To make the cake, in a medium-size mixing bowl, whisk together the sugar, butter, and oil. Whisk in the egg and egg yolk until smooth. Add in the milk, sour cream, and vanilla.
⅓ cup granulated sugar, 3 tablespoons unsalted butter, 3 tablespoons vegetable oil, 1 large egg, 2½ tablespoons milk, 1 tablespoon sour cream, ½ teaspoon pure vanilla extract, 1 egg yolk
In a separate small bowl, whisk together the cake flour, baking powder, salt, and baking soda. Add into the wet mixture and stir just until the flour mixture is incorporated. Fold in the sprinkles until fully incorporated.
½ cup cake flour, ¼ teaspoon baking powder, ¼ teaspoon kosher salt, ⅛ teaspoon baking soda, ½ cup rainbow sprinkles
Pour the cake batter into the bottom of the springform pan and smooth out. Place into the oven to bake for 20 minutes or until it is browned to your liking.
Once the cake is baked, remove it from the oven and place it onto a cooling rack while you make the cheesecake batter.
To make the cheesecake batter, place the cream cheese and sugar into the bowl of a stand mixer fitted with a paddle attachment. Beat on high speed until completely smooth, about 3-4 minutes. Add in the eggs and egg yolk and beat for another minute until fully incorporated.
28 ounces cream cheese, 1 cup granulated sugar, 4 large eggs, 1 egg yolk
Add in the heavy cream, sour cream, and yogurt and beat together. Add the cornstarch, vanilla, and salt and stir until incorporated. Fold in the sprinkles. Pour the cheesecake batter on top of the cake and smooth out.
10 tablespoons heavy cream, ⅓ cup sour cream, ⅓ cup yogurt, ½ tablespoon cornstarch, 2 teaspoons pure vanilla extract, ½ teaspoon kosher salt, 1½ cups rainbow sprinkles
Wrap the bottom and sides of the springform pan with tin foil to prevent water from seeping in. Place springform pan into a larger pan to create a water bath. Fill the larger pan with enough water to come 1 inch up the side of the springform pan.

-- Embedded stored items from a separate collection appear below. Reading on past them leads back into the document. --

--- config.mk ---
export PLATFORM = sky130hd
export DESIGN_NAME = memsel_ctrl
export DESIGN_NICKNAME = d
export VERILOG_FILES = /design/src/rtl/memsel_pkg.sv /design/src/rtl/memsel_press.sv /design/src/rtl/memsel_dforce.sv /design/src/rtl/memsel_home.sv /design/src/rtl/memsel_ctrl.sv
export SDC_FILE = /design/constraint.sdc
export NUM_CORES = 1
export LEC_CHECK = 0
export BUFFER_PORTS_ARGS = -buffer_cell sky130_fd_sc_hd__buf_2
export CAP_MARGIN = 10
export CORE_UTILIZATION = 54
export DETAILED_ROUTE_END_ITERATION = 6
export GPL_TIMING_DRIVEN = 0
export PLACE_DENSITY = 0.78
export REMOVE_ABC_BUFFERS = 1
export SLEW_MARGIN = 5
export SYNTH_ARGS = -nofsm -noshare
export SYNTH_HDL_FRONTEND = slang
export SYNTH_HIERARCHICAL = 1
export SYNTH_SLANG_ARGS = --single-unit
--- constraint.sdc ---
create_clock -name clk -period 5.5 [get_ports clk]
set_clock_uncertainty 0.05 [all_clocks]
set_input_delay 0.55 -clock clk [delete_from_list [all_inputs] [get_ports clk]]
set_output_delay 0.55 -clock clk [all_outputs]
set_load 0.02 [all_outputs]
--- src/rtl/memsel_pkg.sv ---
`timescale 1ns/1ps
package memsel_pkg;
  localparam int MEM_N = 4;
  localparam int IDX_W = $clog2(MEM_N);

  typedef logic [IDX_W-1:0] mem_idx_t;
  typedef logic [MEM_N-1:0] mem_mask_t;

  localparam mem_idx_t MEM_A = '0;
  localparam mem_idx_t MEM_D = mem_idx_t'(MEM_N - 1);

  typedef enum logic [1:0] {
    SEL_PULSE       = 2'd0,
    SEL_PULSE_DJUMP = 2'd1,
    SEL_LEVEL       = 2'd2,
    SEL_LEVEL_DJUMP = 2'd3
  } sel_mode_t;

  // Next valid index above cur; A when none. skip_d removes the top index.
  function automatic mem_idx_t step_next(mem_idx_t cur, mem_mask_t ok, logic skip_d);
    mem_idx_t r;
    logic hit;
    r = MEM_A;
    hit = 1'b0;
    for (int i = 1; i < MEM_N; i++) begin
      if (!hit && (i > int'(cur)) && ok[i] && !(skip_d && (i == MEM_N - 1))) begin
        r = mem_idx_t'(i);
        hit = 1'b1;
      end
    end
    return r;
  endfunction

  // Level code to index, falling back to A when the target is not valid.
  function automatic mem_idx_t level_pick(mem_idx_t code, mem_mask_t ok);
    return ok[code] ? code : MEM_A;
  endfunction

  // Open-interval counter reaches its limit.
  function automatic logic quiet_done(int unsigned cnt_next, int unsigned limit);
    return cnt_next >= limit;
  endfunction
endpackage

--- src/rtl/memsel_press.sv ---
`timescale 1ns/1ps
module memsel_press (
  input  logic clk,
  input  logic rst_n,
  input  logic ms1,
  input  logic hold,
  input  logic block,
  output logic press
);
  logic ms1_q;

  always_ff @(posedge clk or negedge rst_n) begin
    if (!rst_n) ms1_q <= 1'b0;
    else        ms1_q <= ms1;
  end

  logic rise;
  assign rise  = ms1 & ~ms1_q;
  assign press = rise & ~hold & ~block;

  // an edge seen during the hold leaves the level remembered, so no late press
  p_hold_no_late_press_r11: assert property (@(posedge clk) disable iff (!rst_n)
    (hold && ms1) |=> !press || !$past(ms1));
endmodule

--- src/rtl/memsel_dforce.sv ---
`timescale 1ns/1ps
module memsel_dforce #(
  parameter int DEB_W = 12
) (
  input  logic             clk,
  input  logic             rst_n,
  input  logic             en,
  input  logic             ms2_on,
  input  logic             tick,
  input  logic [DEB_W-1:0] period,
  output logic             force_nxt,
  output logic             force_q
);
  import memsel_pkg::*;

  logic [DEB_W-1:0] cnt_q, cnt_d, cnt_inc;
  logic             open_wait;

  assign cnt_inc   = cnt_q + DEB_W'(1);
  assign open_wait = en & ~ms2_on & force_q;

  always_comb begin
    force_nxt = force_q;
    cnt_d     = cnt_q;
    if (!en) begin
      force_nxt = 1'b0;
      cnt_d     = '0;
    end else if (ms2_on) begin
      force_nxt = 1'b1;
      cnt_d     = '0;
    end else if (open_wait) begin
      if (period == '0) begin
        force_nxt = 1'b0;
        cnt_d     = '0;
      end else if (tick) begin
        if (quiet_done(int'(cnt_inc), int'(period))) begin
          force_nxt = 1'b0;
          cnt_d     = '0;
        end else begin
          cnt_d = cnt_inc;
        end
      end
    end else begin
      cnt_d = '0;
    end
  end

  always_ff @(posedge clk or negedge rst_n) begin
    if (!rst_n) begin
      force_q <= 1'b0;
      cnt_q   <= '0;
    end else begin
      force_q <= force_nxt;
      cnt_q   <= cnt_d;
    end
  end

  p_enter_d_r3: assert property (@(posedge clk) disable iff (!rst_n)
    (en && ms2_on) |=> force_q);

  p_leave_only_open_r10: assert property (@(posedge clk) disable iff (!rst_n)
    ($fell(force_q) && $past(en)) |-> $past(!ms2_on));

  p_leave_on_tick_r10: assert property (@(posedge clk) disable iff (!rst_n)
    ($fell(force_q) && $past(en) && ($past(period) != '0)) |-> $past(tick));
endmodule

--- src/rtl/memsel_home.sv ---
`timescale 1ns/1ps
module memsel_home
  import memsel_pkg::*;
(
  input  logic      clk,
  input  logic      rst_n,
  input  sel_mode_t mode,
  input  logic      ms1,
  input  logic      ms2,
  input  mem_mask_t ok,
  input  logic      press,
  output mem_idx_t  home_d,
  output mem_idx_t  home_q
);
  always_comb begin
    home_d = home_q;
    case (mode)
      SEL_PULSE:       if (press) home_d = step_next(home_q, ok, 1'b0);
      SEL_PULSE_DJUMP: if (press) home_d = step_next(home_q, ok, 1'b1);
      SEL_LEVEL:       home_d = level_pick({ms2, ms1}, ok);
      default:         home_d = level_pick({1'b0, ms1}, ok);
    endcase
  end

  always_ff @(posedge clk or negedge rst_n) begin
    if (!rst_n) home_q <= MEM_A;
    else        home_q <= home_d;
  end

  p_press_skips_d_r4: assert property (@(posedge clk) disable iff (!rst_n)
    (mode == SEL_PULSE_DJUMP && press) |=> home_q != MEM_D);

  p_level_djump_no_c_r9: assert property (@(posedge clk) disable iff (!rst_n)
    (mode == SEL_LEVEL_DJUMP) |=> home_q[IDX_W-1] == 1'b0);
endmodule

--- src/rtl/memsel_ctrl.sv ---
`timescale 1ns/1ps
module memsel_ctrl #(
  parameter int DEB_W = 12
) (
  input  logic             clk,
  input  logic             rst_n,
  input  logic             ms1_i,
  input  logic             ms2_i,
  input  logic             pull_up_i,
  input  logic [1:0]       mode_i,
  input  logic [3:0]       mem_ok_i,
  input  logic [DEB_W-1:0] deb_ms_i,
  input  logic             pwr_hold_i,
  input  logic             tick_ms_i,
  output logic [1:0]       mem_sel_o,
  output logic             mem_chg_o
);
  import memsel_pkg::*;

  sel_mode_t mode_e;
  logic      djump, ms2_on, press, force_nxt, force_q;
  mem_idx_t  home_d, home_q, act_d, act_q;
  logic      chg_q;

  assign mode_e = sel_mode_t'(mode_i);
  assign djump  = (mode_e == SEL_PULSE_DJUMP) || (mode_e == SEL_LEVEL_DJUMP);
  assign ms2_on = ms2_i ^ pull_up_i;

  memsel_press u_press (
    .clk   (clk),
    .rst_n (rst_n),
    .ms1   (ms1_i),
    .hold  (pwr_hold_i),
    .block (force_nxt),
    .press (press)
  );

  memsel_dforce #(.DEB_W(DEB_W)) u_dforce (
    .clk       (clk),
    .rst_n     (rst_n),
    .en        (djump),
    .ms2_on    (ms2_on),
    .tick      (tick_ms_i),
    .period    (deb_ms_i),
    .force_nxt (force_nxt),
    .force_q   (force_q)
  );

  memsel_home u_home (
    .clk    (clk),
    .rst_n  (rst_n),
    .mode   (mode_e),
    .ms1    (ms1_i),
    .ms2    (ms2_i),
    .ok     (mem_ok_i),
    .press  (press),
    .home_d (home_d),
    .home_q (home_q)
  );

  assign act_d = force_nxt ? MEM_D : home_d;

  always_ff @(posedge clk or negedge rst_n) begin
    if (!rst_n) begin
      act_q <= MEM_A;
      chg_q <= 1'b0;
    end else begin
      act_q <= act_d;
      chg_q <= (act_d != act_q);
    end
  end

  assign mem_sel_o = act_q;
  assign mem_chg_o = chg_q;

  p_pulse_on_change_r12: assert property (@(posedge clk) disable iff (!rst_n)
    (act_q != $past(act_q)) |-> chg_q);

  p_pulse_only_change_r12: assert property (@(posedge clk) disable iff (!rst_n)
    chg_q |-> (act_q != $past(act_q)));

  p_hold_keeps_home_r11: assert property (@(posedge clk) disable iff (!rst_n)
    (mode_e == SEL_PULSE && pwr_hold_i) |=> $stable(home_q));

  p_forced_shows_d_r3: assert property (@(posedge clk) disable iff (!rst_n)
    (djump && ms2_on) |=> mem_sel_o == 2'd3);
endmodule

==> summary.txt <==
Global route total overflow - 0
P_leak - 0.000830 uW
Synthesized cell area - 0.00142 sq mm
Post-route ant nets - 0
Final Power - 279 uW
Period utilisation layout - 80.6%
Net Sw Frac - 28.9%
Port Buffers - 26
Vias per inst - 5.72
Clk slew on worst S/H paths - 100 ps
CP startpoint - u_dforce/cnt_q[0]
Proportion of layout cells with a drive suffix above 1 - 21.6%
Routed len/inst - 13.7 um
Post-Place Cell Area - 0.00157 sq mm
Worst R2R Path Depth - 19
GRT Overall Usage - 26.0%
Register area share after synthesis - 33.5%
Critical path endpoint - mem_chg_o
Die Area - 0.00284 sq mm
Worst EP arrival - 4630 ps
Status - completed
Final wirelength - 2.96 mm
Largest net degree at the start of global routing - 20
Post-CTS setup buffer count - 0
Fin crit period - 4440 ps
Die H - 53.3 um
Biggest area consumer among synthesized cells - dfrtp_1
Commonest non-fill, non-tap cell in the layout - buf_2
Final worst slack - 1060 ps
Antenna violations before repair - 0
Synth Instances - 158
Hold buffers post-CTS - 0
RR Endpoint - mem_chg_o
Clock sinks - 19
Max_slew headroom - 43.6%
Setup violations, final - 0
Fin area - 0.00159 sq mm
Power density over the cells - 175 mW/mm^2
Nature of the critical path startpoint - flip-flop
Seq pwr share - 54.2%
Final Hold Viols - 0
Clk buf depth - 2
R2r setup slk - 1060 ps
Setup crit end kind - flip-flop
DRC - 0
Clk_lat worst skew - 290 ps
Dpl ws - 1080 ps
RSZ-0062 raised after global routing - false
Nets - 224
GPL Wtd Cong - 0.802
Initial DRC Count - 26
Critical R2R Launch - u_dforce/cnt_q[0]
Placeable Area - 0.00248 sq mm
TritonCTS Buffers - 3
Number of global-route vias before repair - 1317
Clock Root Buffer - clkbuf_4
Std cell rows - 18
Synthesis Warnings - 6
WHS - 119 ps
First drt pass iteration count - 4
Via count - 1229
# diodes - 0
Gate power share - 20.9%
Area grow syn2layout - 12.3%
Clock power frac - 24.9%
Worst Hold Class - input pin to asynchronous set/reset pin
Sw Pwr - 80.8 uW
DP HPWL - 2.46 mm
Critical Path Fanout Max - 6
Starting density of the core - 57.3%
Slew @ Worst Pin - 844 ps
Required time worst endpoint - 5690 ps
P_int - 199 uW
Ranking of synthesized cells by area - dfrtp_1, ha_1, a22o_1, inv_1, nand2_1
First-pass GRT wire length - 5.28 mm
#FFs+latches synth - 19
Worst Setup Path Type - flip-flop to flip-flop
Cts repair resizes - 0
Yosys cell types - 41
Syn_area_per_cell - 8.98 sq um
CTS tree - yes
Synth top area share - 33.5%
Max Clock Freq - 0.225 GHz
Most frequent cells in the layout - buf_2, dfrtp_1, nand2_1, inv_1, ha_1
Max_cap viols - 0
# H-tree levels - 1
Slew Viols, Final - 0
Die W - 53.3 um
IO Pins - 28
Max IR drop VDD - 0.231 mV
Fin Setup TNS - 0 ps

Place into the preheated oven and bake for 1½ hours or until the cheesecake is set but the center is jiggly. You may need to cover the cheesecake with aluminum foil once the cheesecake starts browning to prevent it from getting too dark.
Once the cheesecake has baked, turn the heat off and leave the cheesecake to rest in the oven for 1 hour with the door closed.
After the cheesecake has rested, remove from the oven and place onto a cooling rack to cool completely. At this point, the springform pan should be unwrapped from the aluminum foil and out of the water bath. Once the cheesecake has cooled completely, cover with aluminum foil or plastic wrap and place into the fridge to chill for at least 3 hours or overnight.
After the cheesecake has chilled, run a butter knife around the edges to release the cheesecake from the springform pan. Release the pan sides and place the cheesecake onto a cake stand or plate to slice and serve.